In Korea, kohlrabi is consumed as a curried or pickled vegetable. However, scientific investigations of this plant are limited in the literature. Some research regarding the potent antioxidant activity of its edible sprouts (14) and phytochemical composition (15) and amino acid composition (16) has been reported. Kohlrabi juices from both the RK and GK cultivars have been reported to exhibit potent antioxidant effects conferred by strong total phenolic content (TPC) (17).

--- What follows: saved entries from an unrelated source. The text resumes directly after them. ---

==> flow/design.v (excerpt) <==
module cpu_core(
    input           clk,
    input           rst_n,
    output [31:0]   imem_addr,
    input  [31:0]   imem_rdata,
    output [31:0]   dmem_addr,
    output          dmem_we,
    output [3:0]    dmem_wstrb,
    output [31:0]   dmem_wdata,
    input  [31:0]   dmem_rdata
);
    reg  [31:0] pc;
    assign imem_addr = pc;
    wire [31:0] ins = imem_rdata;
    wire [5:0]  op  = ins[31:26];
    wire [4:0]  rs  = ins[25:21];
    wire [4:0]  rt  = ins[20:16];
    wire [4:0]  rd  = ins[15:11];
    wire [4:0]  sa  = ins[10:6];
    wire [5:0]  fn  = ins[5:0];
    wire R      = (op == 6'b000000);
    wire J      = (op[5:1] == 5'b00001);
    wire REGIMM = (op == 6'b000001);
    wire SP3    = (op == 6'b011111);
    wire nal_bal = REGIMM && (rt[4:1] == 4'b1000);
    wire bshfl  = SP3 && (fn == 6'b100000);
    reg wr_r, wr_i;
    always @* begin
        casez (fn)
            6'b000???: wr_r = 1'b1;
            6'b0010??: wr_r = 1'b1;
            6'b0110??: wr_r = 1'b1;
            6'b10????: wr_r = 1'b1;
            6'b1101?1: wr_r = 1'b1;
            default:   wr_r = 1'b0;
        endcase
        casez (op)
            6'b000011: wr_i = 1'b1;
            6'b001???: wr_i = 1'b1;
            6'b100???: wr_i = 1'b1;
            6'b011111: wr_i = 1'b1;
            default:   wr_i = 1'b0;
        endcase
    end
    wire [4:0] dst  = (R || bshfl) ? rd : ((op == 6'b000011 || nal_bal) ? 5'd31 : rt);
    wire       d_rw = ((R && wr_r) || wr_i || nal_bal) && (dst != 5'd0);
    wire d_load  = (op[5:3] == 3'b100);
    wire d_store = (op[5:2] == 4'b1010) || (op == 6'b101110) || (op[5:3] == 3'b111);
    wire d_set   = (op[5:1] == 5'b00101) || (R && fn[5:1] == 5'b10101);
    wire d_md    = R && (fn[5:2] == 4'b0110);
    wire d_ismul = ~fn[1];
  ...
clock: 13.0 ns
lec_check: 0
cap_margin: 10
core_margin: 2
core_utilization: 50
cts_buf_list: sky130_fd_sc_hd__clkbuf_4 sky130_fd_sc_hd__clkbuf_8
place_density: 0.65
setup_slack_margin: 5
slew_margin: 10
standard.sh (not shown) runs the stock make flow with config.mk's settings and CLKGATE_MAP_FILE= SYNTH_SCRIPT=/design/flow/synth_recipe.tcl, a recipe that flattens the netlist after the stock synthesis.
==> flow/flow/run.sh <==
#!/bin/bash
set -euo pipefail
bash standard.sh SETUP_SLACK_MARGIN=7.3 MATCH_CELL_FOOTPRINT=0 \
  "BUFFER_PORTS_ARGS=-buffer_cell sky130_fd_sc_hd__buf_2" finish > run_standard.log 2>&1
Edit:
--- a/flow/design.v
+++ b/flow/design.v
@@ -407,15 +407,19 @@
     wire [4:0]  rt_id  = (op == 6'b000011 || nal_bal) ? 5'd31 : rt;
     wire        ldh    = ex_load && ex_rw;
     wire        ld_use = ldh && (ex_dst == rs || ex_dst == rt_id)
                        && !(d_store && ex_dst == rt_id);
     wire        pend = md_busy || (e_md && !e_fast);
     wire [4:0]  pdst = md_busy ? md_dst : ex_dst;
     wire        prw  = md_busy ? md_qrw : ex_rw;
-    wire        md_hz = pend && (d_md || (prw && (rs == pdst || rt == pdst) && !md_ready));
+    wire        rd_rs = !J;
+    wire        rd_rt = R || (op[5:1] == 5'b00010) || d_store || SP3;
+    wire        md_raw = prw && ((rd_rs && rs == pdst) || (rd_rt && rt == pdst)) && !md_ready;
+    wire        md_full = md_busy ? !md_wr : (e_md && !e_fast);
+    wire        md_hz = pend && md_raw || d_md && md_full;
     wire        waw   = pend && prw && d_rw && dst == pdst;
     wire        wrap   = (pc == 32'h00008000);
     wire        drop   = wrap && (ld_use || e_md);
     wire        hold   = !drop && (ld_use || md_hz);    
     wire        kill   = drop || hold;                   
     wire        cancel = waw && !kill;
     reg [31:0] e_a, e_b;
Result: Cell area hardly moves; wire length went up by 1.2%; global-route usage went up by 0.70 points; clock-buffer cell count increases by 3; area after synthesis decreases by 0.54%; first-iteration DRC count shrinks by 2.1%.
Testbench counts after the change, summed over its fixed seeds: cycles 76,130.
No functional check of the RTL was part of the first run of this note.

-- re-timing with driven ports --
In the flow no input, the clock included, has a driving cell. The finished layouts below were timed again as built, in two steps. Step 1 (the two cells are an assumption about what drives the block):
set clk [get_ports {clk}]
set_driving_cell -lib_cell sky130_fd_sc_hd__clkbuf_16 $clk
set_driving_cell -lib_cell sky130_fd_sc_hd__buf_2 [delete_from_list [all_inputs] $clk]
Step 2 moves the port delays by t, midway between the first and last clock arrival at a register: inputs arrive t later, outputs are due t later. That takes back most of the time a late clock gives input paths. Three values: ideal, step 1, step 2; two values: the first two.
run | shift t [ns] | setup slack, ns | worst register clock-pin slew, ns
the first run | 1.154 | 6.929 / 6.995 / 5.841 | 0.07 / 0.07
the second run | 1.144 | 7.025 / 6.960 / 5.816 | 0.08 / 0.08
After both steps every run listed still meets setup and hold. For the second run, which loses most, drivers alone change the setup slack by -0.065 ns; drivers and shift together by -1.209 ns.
What follows belongs to an exercise in optimizing a design on an open flow for small area, a short achievable clock period and few clock cycles; a production flow would make more cautious choices.
RTL that was checked went through simulation tests only; none was proved equivalent to the original.
The clock port is modelled as an ideal driver, which makes a skipped or thinned clock tree look cheaper than it is; a real chip needs a root buffer or a tree.
Power and IR drop assume default switching activity.

== north ==
==> flow/design.v (excerpt) <==
module axi4_lite_slave_wrapper #(
  parameter int ADDR_WIDTH = 32,
  parameter int DATA_WIDTH = 32
)(
  input  logic                      aclk,
  input  logic                      aresetn,
  input  logic [ADDR_WIDTH-1:0]     s_axi_awaddr,
  input  logic [2:0]                s_axi_awprot,
  input  logic                      s_axi_awvalid,
  output logic                      s_axi_awready,
  input  logic [DATA_WIDTH-1:0]     s_axi_wdata,
  input  logic [DATA_WIDTH/8-1:0]   s_axi_wstrb,
  input  logic                      s_axi_wvalid,
  output logic                      s_axi_wready,
  output logic [1:0]                s_axi_bresp,
  output logic                      s_axi_bvalid,
  input  logic                      s_axi_bready,
  input  logic [ADDR_WIDTH-1:0]     s_axi_araddr,
  input  logic [2:0]                s_axi_arprot,
  input  logic                      s_axi_arvalid,
  output logic                      s_axi_arready,
  output logic [DATA_WIDTH-1:0]     s_axi_rdata,
  output logic [1:0]                s_axi_rresp,
  output logic                      s_axi_rvalid,
  input  logic                      s_axi_rready
);
  axi4_lite_slave #(
    .ADDR_WIDTH (ADDR_WIDTH),
    .DATA_WIDTH (DATA_WIDTH)
  ) u_slave (
    .aclk    (aclk),           .aresetn (aresetn),
    .awaddr  (s_axi_awaddr),   .awprot  (s_axi_awprot),
    .awvalid (s_axi_awvalid),  .awready (s_axi_awready),
    .wdata   (s_axi_wdata),    .wstrb   (s_axi_wstrb),
    .wvalid  (s_axi_wvalid),   .wready  (s_axi_wready),
    .bresp   (s_axi_bresp),    .bvalid  (s_axi_bvalid),
    .bready  (s_axi_bready),
    .araddr  (s_axi_araddr),   .arprot  (s_axi_arprot),
    .arvalid (s_axi_arvalid),  .arready (s_axi_arready),
    .rdata   (s_axi_rdata),    .rresp   (s_axi_rresp),
  ...
Size in the first run: roughly 580 cells after synthesis, ~210 flip-flops, ~150 I/O pins, about 8300 µm² of cells after synthesis.
export LEC_CHECK = 0
export CAP_MARGIN = 20
export CORE_MARGIN = 2
export CORE_UTILIZATION = 40
export CTS_BUF_LIST = sky130_fd_sc_hd__clkbuf_4
export SETUP_SLACK_MARGIN = 1.4
export SLEW_MARGIN = 20
export TNS_END_PERCENT = 0
create_clock -name core_clock -period 3.0 [get_ports {aclk}]
standard.sh (not shown) runs the stock make flow with config.mk's settings and CLKGATE_MAP_FILE= SYNTH_SCRIPT=/design/flow/synth_recipe.tcl, a recipe that flattens the netlist after the stock synthesis.
==> flow/flow/run.sh <==
#!/bin/bash
# Standard ORFS layout, with buf_1 port buffers and resizing not tied to cell footprints.
set -euo pipefail
cd "$(dirname "$0")/.."
bash standard.sh \
  "BUFFER_PORTS_ARGS=-buffer_cell sky130_fd_sc_hd__buf_1" \
  MATCH_CELL_FOOTPRINT=0 \
  finish > flow_orfs.log 2>&1
north was carried through to the last stage, and its layout satisfied the timing, DRC and antenna checks.
Testbench counts of north, summed over its fixed seeds: cycles 3,216.
For south, these inputs were changed with respect to north:
Settings: CTS_CLUSTER_SIZE newly set to 30; CTS_BUF_LIST removed (was sky130_fd_sc_hd__clkbuf_4); CTS_CLUSTER_DIAMETER newly set to 200.
==> flow/run.sh (new file) <==
#!/bin/bash
# synth_recipe.tcl (not shown) runs the flow's synth.tcl, then flattens the netlist and writes it again
# the make line also repeats each setting of config.mk as NAME=value (left out here)
make -C /OpenROAD-flow-scripts/flow DESIGN_CONFIG=/design/flow/config.mk WORK_HOME=/design/flow/orfs CLKGATE_MAP_FILE= SYNTH_SCRIPT=/design/flow/synth_recipe.tcl finish
removed: flow/flow/run.sh
removed: flow/standard.sh
### Flow results
south against north: synthesized cell count roughly the same, count of non-CTS buffers in the layout higher, part of the power in the clock network lower, worst IR drop on VDD higher.
Measured against each other, north and south differ in minimum clock period, the lower figure coming from south.
Measured against each other, north and south differ in number of search-and-repair iterations in the first detailed-routing pass, the lower figure coming from north.
| total power | lower: south |
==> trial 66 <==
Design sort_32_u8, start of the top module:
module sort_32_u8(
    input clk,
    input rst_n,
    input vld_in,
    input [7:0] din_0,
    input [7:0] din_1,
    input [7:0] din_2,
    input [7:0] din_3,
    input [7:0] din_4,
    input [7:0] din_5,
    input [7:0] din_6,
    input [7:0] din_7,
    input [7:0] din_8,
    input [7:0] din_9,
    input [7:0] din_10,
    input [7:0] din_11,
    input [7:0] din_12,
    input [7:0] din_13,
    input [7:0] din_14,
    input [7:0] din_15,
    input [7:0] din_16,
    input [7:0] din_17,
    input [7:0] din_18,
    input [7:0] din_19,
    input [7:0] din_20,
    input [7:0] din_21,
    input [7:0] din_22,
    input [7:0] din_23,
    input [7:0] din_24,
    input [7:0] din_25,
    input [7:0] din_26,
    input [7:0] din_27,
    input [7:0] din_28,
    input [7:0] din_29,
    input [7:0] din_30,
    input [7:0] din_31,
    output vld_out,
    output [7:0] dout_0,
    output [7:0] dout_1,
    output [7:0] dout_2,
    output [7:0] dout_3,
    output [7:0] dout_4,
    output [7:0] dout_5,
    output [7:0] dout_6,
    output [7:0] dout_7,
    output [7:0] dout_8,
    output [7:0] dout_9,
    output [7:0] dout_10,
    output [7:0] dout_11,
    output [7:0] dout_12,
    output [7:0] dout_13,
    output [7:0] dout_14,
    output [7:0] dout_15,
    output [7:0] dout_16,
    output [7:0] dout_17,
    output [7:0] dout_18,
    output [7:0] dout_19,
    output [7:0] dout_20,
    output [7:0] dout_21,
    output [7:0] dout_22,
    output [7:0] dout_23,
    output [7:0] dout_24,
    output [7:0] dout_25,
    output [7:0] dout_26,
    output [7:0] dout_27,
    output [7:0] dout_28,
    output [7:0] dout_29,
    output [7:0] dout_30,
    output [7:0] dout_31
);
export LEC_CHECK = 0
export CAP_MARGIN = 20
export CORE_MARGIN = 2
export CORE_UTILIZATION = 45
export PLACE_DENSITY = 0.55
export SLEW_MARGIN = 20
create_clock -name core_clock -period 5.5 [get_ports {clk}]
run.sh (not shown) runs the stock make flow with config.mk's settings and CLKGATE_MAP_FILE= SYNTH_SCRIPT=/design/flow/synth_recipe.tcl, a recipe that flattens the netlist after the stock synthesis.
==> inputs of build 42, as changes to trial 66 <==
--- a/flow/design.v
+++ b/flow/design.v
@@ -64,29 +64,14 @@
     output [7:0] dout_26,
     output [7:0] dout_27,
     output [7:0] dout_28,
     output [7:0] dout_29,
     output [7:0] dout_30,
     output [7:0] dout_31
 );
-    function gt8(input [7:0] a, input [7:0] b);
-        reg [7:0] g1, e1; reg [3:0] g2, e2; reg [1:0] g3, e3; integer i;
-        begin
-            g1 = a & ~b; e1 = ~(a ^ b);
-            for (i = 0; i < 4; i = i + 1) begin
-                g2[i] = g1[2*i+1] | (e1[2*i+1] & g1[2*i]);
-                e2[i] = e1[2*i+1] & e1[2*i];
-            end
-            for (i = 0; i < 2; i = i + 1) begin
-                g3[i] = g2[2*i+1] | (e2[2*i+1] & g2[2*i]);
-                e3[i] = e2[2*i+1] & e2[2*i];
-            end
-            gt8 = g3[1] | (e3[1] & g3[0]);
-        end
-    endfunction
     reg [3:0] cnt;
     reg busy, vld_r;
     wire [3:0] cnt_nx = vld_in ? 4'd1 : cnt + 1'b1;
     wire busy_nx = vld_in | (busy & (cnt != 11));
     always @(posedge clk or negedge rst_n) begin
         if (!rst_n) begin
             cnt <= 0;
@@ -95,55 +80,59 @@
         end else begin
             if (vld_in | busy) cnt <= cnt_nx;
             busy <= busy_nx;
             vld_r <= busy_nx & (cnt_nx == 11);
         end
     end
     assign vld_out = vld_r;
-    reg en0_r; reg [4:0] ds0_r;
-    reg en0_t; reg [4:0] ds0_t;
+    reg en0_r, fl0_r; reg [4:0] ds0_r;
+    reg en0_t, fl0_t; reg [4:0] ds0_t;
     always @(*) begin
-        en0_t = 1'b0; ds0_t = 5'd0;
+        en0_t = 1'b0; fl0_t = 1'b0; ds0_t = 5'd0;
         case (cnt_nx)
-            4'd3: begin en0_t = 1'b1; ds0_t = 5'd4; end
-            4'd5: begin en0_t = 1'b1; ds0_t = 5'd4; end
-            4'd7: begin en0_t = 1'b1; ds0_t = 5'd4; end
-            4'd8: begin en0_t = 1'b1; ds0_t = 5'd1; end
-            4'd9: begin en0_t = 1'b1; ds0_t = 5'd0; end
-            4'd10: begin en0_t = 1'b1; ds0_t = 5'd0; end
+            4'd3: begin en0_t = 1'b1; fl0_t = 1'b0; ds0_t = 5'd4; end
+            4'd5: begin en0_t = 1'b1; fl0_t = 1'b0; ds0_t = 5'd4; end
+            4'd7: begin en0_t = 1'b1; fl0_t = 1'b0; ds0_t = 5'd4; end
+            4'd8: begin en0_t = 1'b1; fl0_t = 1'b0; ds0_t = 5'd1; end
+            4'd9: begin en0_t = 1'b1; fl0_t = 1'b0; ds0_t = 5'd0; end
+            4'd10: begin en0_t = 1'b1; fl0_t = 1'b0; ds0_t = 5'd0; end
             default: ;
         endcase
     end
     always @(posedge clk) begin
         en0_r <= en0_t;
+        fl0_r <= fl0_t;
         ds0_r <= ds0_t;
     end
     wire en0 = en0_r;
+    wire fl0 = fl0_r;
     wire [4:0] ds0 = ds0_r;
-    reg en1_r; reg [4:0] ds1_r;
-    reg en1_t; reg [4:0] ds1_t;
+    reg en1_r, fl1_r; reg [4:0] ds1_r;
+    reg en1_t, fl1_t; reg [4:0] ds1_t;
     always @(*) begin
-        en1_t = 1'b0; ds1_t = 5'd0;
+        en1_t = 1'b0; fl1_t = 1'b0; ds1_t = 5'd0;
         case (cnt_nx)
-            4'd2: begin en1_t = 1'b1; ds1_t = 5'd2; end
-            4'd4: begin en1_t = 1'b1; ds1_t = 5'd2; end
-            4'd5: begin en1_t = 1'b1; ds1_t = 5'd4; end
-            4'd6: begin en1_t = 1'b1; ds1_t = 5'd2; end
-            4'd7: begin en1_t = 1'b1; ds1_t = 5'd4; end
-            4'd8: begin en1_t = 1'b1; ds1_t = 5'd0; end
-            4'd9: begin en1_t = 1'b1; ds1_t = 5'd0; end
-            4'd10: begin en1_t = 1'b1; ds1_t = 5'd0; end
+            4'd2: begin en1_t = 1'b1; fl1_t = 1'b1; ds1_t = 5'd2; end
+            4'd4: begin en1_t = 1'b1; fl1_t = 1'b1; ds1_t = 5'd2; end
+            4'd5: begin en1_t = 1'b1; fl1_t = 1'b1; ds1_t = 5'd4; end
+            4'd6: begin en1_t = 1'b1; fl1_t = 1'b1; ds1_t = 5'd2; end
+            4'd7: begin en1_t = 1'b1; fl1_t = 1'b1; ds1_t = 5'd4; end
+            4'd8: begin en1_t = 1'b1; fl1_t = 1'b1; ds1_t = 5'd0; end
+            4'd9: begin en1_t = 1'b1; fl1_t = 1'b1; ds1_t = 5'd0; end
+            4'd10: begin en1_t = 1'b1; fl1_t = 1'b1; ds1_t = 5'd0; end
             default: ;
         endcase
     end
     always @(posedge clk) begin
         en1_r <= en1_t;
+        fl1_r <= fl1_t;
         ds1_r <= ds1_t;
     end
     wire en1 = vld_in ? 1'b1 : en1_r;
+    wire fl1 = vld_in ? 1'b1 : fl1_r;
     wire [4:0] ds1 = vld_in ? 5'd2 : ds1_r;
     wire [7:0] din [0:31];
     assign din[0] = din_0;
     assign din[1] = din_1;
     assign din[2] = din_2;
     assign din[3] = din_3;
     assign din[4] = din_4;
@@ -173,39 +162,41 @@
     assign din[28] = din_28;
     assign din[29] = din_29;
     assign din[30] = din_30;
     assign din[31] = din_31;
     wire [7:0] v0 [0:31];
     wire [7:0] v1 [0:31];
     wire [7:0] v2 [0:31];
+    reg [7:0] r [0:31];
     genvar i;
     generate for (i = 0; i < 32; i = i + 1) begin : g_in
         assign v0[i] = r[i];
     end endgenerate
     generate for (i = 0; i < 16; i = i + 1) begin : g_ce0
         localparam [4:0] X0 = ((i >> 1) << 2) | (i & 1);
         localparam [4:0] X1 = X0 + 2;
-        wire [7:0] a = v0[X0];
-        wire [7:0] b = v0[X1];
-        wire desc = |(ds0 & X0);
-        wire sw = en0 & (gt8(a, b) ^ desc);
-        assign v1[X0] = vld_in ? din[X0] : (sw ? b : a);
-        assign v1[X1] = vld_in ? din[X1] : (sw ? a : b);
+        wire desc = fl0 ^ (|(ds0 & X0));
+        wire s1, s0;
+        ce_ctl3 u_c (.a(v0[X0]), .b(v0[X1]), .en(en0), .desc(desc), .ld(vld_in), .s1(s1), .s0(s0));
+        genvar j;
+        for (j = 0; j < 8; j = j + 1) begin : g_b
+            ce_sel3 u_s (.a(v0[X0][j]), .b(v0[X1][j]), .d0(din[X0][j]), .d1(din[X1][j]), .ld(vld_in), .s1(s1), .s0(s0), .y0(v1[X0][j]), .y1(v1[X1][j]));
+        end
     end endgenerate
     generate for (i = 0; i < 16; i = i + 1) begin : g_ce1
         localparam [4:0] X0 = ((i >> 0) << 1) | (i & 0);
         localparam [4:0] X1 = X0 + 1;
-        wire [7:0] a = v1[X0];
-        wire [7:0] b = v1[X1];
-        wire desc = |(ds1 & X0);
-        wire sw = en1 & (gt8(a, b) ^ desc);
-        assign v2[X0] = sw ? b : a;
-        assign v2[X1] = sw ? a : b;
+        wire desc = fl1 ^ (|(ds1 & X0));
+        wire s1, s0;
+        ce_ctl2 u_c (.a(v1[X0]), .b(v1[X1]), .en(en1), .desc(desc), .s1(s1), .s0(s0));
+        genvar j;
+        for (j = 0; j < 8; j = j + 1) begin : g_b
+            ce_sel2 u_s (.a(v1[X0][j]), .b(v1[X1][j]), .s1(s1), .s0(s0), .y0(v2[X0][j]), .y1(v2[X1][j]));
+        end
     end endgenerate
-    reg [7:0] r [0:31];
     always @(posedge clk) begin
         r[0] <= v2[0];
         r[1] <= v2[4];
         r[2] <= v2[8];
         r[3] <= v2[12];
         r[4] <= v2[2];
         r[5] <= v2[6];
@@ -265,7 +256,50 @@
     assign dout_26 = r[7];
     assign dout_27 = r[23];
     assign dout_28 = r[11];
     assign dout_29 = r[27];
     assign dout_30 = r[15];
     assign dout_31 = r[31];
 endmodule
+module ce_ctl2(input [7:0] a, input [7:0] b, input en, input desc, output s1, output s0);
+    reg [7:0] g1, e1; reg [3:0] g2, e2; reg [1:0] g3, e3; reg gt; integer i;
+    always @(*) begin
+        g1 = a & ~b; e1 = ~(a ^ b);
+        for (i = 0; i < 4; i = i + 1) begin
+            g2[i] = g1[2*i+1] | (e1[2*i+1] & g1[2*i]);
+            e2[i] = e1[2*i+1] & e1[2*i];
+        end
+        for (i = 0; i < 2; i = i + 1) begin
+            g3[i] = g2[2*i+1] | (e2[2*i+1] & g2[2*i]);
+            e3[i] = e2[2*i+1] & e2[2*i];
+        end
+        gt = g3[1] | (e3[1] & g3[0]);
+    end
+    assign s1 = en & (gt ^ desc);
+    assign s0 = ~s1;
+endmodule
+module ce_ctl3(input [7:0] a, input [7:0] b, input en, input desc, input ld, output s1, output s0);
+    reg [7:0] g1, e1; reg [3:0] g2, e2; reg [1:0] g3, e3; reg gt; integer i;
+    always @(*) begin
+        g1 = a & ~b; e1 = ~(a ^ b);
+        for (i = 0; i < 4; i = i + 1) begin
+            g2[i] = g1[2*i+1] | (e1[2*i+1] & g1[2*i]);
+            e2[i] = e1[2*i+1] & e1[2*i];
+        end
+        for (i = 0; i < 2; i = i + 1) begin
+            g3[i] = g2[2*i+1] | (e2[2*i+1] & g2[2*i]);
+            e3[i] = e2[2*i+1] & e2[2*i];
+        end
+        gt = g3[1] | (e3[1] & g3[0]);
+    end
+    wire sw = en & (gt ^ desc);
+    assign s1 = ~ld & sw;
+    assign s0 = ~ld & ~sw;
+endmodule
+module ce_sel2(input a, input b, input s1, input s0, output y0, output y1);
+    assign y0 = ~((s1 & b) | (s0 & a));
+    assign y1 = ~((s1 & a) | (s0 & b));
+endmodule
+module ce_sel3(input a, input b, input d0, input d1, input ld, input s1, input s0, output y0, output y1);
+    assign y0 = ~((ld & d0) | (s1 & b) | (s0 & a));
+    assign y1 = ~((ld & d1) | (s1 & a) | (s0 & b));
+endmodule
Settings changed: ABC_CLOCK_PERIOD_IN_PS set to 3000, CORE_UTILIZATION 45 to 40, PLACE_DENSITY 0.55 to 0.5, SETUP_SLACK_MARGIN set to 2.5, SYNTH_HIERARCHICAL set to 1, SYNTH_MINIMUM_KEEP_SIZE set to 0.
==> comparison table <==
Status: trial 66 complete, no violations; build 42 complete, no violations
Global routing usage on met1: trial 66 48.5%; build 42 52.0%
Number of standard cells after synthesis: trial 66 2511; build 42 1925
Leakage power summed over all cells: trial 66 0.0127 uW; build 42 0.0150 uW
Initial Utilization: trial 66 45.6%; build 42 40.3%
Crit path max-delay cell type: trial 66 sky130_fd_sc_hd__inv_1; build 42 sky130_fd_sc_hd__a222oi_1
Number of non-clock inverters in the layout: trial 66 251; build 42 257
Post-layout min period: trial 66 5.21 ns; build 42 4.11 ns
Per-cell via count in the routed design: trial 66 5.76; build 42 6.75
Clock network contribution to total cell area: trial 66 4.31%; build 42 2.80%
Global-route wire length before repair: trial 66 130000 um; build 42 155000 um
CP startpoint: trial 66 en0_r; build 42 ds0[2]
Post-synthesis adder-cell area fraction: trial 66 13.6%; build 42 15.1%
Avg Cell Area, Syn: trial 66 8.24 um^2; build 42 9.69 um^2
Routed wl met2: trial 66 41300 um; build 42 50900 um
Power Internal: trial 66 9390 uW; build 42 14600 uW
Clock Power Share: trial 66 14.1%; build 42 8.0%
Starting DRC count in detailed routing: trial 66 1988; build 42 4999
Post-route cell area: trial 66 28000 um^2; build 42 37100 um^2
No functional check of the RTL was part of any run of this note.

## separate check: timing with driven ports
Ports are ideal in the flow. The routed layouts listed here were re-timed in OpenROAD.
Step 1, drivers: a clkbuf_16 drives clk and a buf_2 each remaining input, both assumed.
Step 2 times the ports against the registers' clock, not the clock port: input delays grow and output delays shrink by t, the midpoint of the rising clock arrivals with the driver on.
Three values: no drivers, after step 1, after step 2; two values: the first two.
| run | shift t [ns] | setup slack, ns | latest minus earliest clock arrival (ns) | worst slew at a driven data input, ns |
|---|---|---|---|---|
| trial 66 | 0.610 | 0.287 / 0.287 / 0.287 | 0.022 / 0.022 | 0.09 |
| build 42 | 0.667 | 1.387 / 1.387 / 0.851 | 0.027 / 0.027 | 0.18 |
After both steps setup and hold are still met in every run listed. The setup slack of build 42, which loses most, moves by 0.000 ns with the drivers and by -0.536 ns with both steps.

Eating kohlrabi helps individuals to stay healthy by scavenging free radicals as it provides high amounts of vitamin C (18) and protects against colon and prostate cancer by providing the body with precious phytochemicals including isothiocyanates (19), sulforaphane (20), and indole-3-carbinol (21). Previously, the anti-hyperglycemic and antioxidant activity of the Brassica oleracea var. gongylodes family in vivo has been reported (22), although activities focusing on particular kohlrabi cultivars are limited. Thus, we aimed to broaden the focus on kohlrabi cultivars belonging to this family by comparing the two most used kohlrabi cultivars in relation to their phenolic content, antioxidant, and anti-inflammatory activity.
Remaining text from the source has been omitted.